──────── Input data ────────

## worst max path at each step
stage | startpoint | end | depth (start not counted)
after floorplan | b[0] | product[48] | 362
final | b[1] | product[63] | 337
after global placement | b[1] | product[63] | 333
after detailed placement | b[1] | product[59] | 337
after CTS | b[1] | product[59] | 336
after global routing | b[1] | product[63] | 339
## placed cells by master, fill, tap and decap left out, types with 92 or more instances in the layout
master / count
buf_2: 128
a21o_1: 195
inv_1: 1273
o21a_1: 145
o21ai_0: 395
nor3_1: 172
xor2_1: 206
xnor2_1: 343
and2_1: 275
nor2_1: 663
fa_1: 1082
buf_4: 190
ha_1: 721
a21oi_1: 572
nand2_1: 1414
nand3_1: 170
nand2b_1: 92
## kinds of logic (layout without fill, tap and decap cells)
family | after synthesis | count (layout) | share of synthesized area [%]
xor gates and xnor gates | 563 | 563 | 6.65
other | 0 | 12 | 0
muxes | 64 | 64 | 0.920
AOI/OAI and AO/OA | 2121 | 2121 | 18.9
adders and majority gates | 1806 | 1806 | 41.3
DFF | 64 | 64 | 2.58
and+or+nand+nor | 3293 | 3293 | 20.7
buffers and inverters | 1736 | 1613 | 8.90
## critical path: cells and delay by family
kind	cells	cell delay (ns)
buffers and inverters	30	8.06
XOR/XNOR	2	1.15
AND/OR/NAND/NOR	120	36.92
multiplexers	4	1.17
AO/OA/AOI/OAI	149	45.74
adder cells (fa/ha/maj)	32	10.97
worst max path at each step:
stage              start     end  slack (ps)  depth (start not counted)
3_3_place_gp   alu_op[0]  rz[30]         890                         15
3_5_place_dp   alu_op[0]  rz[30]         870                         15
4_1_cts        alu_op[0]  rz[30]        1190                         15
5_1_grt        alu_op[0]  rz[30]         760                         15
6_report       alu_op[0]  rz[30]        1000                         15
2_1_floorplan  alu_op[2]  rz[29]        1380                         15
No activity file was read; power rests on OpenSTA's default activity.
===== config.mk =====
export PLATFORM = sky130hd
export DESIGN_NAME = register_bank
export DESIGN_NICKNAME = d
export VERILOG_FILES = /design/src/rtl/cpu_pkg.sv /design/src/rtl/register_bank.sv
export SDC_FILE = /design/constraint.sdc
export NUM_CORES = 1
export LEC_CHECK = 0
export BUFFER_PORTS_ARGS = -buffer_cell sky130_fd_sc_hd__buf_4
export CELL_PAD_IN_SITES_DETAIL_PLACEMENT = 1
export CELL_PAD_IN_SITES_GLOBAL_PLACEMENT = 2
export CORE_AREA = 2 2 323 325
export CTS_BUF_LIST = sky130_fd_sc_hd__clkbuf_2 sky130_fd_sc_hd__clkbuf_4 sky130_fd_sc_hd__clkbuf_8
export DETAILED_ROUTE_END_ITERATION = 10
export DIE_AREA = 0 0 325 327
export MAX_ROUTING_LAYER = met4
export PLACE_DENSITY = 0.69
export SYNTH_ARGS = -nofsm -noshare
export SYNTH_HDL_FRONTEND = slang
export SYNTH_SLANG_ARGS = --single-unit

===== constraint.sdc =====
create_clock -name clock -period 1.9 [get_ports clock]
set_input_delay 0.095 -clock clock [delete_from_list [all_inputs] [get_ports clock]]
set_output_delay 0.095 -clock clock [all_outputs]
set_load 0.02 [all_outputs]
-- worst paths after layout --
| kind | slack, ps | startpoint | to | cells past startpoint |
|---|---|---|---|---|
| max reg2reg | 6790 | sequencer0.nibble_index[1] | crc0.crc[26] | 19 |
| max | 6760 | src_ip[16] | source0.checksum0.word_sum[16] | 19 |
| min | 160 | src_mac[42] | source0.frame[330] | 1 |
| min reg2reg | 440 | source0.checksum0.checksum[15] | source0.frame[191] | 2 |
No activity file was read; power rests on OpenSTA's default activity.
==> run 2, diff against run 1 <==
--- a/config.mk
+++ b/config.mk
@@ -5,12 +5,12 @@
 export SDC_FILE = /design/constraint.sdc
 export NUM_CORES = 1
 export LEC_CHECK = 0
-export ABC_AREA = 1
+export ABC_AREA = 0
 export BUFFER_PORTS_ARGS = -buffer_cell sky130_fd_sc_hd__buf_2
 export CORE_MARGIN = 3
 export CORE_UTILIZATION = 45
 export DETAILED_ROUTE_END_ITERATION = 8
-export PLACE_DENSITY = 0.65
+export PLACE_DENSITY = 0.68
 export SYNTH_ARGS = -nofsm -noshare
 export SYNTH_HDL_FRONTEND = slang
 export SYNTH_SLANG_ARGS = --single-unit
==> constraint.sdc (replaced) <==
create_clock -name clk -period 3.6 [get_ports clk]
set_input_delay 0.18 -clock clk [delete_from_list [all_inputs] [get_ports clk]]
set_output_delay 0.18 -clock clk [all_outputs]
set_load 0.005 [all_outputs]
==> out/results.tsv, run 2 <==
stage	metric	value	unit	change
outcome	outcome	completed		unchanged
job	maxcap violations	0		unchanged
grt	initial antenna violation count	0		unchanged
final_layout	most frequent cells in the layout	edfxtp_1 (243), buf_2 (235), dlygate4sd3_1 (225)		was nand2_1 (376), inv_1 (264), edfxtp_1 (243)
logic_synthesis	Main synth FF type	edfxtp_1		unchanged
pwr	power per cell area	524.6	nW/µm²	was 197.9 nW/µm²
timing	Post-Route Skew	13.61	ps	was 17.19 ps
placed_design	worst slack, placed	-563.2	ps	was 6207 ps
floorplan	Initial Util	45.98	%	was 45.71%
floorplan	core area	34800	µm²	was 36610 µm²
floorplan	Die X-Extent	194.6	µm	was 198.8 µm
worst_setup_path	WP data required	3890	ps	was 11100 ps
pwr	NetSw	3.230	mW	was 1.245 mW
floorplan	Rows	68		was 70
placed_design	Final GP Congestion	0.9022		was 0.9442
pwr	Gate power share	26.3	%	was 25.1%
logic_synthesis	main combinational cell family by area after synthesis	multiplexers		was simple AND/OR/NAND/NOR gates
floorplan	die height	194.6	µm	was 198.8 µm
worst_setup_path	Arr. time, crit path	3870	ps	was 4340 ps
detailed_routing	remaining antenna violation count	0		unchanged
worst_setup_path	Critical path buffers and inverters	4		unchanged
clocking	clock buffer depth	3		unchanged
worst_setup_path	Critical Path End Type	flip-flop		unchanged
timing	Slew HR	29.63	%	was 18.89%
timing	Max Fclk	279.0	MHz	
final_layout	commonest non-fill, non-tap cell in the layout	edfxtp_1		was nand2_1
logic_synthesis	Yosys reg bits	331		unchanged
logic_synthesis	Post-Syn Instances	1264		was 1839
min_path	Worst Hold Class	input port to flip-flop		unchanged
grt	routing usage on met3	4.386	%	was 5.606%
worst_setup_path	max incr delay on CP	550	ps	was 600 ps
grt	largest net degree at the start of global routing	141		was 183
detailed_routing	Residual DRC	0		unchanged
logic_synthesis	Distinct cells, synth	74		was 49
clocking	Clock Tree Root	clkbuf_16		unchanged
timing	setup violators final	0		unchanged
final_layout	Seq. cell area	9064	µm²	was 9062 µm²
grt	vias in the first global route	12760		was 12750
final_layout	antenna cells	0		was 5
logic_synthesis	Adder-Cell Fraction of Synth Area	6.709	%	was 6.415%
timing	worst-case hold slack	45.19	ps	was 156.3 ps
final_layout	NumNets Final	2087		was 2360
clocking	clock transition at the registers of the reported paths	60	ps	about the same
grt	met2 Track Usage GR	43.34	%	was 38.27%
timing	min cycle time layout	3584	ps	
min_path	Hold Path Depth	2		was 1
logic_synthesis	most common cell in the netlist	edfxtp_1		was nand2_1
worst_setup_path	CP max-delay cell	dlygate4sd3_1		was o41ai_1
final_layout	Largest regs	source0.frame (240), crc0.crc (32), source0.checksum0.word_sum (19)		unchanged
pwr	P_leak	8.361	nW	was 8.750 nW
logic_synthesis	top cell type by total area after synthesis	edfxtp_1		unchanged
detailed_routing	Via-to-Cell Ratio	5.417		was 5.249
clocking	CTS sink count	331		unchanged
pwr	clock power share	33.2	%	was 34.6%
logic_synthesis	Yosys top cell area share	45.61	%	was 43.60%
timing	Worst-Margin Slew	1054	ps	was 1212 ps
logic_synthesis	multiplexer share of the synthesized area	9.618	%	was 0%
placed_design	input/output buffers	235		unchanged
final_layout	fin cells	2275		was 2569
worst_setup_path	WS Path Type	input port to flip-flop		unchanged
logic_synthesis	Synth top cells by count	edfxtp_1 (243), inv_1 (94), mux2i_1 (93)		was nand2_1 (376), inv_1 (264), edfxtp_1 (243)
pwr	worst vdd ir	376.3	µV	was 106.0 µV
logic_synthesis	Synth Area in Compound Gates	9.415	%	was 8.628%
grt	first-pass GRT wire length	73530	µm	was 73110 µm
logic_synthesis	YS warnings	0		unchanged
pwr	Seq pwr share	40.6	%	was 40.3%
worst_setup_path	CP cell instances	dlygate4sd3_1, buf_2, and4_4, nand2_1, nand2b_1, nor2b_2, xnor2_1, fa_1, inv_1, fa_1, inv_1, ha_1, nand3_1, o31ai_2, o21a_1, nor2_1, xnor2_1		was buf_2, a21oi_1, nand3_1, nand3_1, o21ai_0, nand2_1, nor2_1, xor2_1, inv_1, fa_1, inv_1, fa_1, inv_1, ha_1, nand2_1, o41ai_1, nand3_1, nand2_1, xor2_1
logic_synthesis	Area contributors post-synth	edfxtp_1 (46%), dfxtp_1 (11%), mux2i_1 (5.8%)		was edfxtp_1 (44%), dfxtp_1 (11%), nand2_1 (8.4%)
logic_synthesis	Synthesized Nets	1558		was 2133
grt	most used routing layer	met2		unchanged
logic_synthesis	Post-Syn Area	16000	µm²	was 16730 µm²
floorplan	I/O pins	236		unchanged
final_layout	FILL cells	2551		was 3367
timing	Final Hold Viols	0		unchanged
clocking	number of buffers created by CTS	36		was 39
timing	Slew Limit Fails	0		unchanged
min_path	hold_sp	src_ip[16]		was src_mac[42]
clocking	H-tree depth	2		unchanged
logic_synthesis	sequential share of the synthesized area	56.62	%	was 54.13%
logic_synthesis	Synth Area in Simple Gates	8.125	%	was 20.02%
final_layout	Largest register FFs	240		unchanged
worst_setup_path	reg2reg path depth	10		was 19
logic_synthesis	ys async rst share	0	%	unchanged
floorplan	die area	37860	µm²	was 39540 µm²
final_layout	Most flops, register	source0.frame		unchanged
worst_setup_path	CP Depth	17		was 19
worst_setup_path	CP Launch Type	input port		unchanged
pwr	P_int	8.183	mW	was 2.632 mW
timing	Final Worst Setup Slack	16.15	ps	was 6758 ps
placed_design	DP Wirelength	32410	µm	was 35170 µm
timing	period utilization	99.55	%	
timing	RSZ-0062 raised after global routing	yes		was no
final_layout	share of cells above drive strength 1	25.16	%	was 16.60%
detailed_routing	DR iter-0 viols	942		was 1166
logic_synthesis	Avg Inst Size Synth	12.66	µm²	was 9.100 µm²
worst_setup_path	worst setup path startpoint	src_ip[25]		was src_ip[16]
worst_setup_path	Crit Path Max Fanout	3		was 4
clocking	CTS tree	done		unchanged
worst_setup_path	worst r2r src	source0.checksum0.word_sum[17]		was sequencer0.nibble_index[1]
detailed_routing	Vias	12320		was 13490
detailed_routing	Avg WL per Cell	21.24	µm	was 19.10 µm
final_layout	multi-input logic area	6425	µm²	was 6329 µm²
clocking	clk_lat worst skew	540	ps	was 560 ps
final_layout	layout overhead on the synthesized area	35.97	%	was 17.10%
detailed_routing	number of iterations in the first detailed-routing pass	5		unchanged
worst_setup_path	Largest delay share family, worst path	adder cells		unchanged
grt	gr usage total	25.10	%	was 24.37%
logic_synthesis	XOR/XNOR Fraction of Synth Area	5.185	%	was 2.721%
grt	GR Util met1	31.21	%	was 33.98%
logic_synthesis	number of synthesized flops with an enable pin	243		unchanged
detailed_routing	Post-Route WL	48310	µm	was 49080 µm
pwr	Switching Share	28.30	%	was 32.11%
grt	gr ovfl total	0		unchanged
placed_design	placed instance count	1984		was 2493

────────

◆ The problem
Exactly as they appear, retype the lines from the start of the records through the line containing "xor gates and xnor gates | 563 | 563 | 6.65".

◆ Solution to this task
## worst max path at each step
stage | startpoint | end | depth (start not counted)
after floorplan | b[0] | product[48] | 362
final | b[1] | product[63] | 337
after global placement | b[1] | product[63] | 333
after detailed placement | b[1] | product[59] | 337
after CTS | b[1] | product[59] | 336
after global routing | b[1] | product[63] | 339
## placed cells by master, fill, tap and decap left out, types with 92 or more instances in the layout
master / count
buf_2: 128
a21o_1: 195
inv_1: 1273
o21a_1: 145
o21ai_0: 395
nor3_1: 172
xor2_1: 206
xnor2_1: 343
and2_1: 275
nor2_1: 663
fa_1: 1082
buf_4: 190
ha_1: 721
a21oi_1: 572
nand2_1: 1414
nand3_1: 170
nand2b_1: 92
## kinds of logic (layout without fill, tap and decap cells)
family | after synthesis | count (layout) | share of synthesized area [%]
xor gates and xnor gates | 563 | 563 | 6.65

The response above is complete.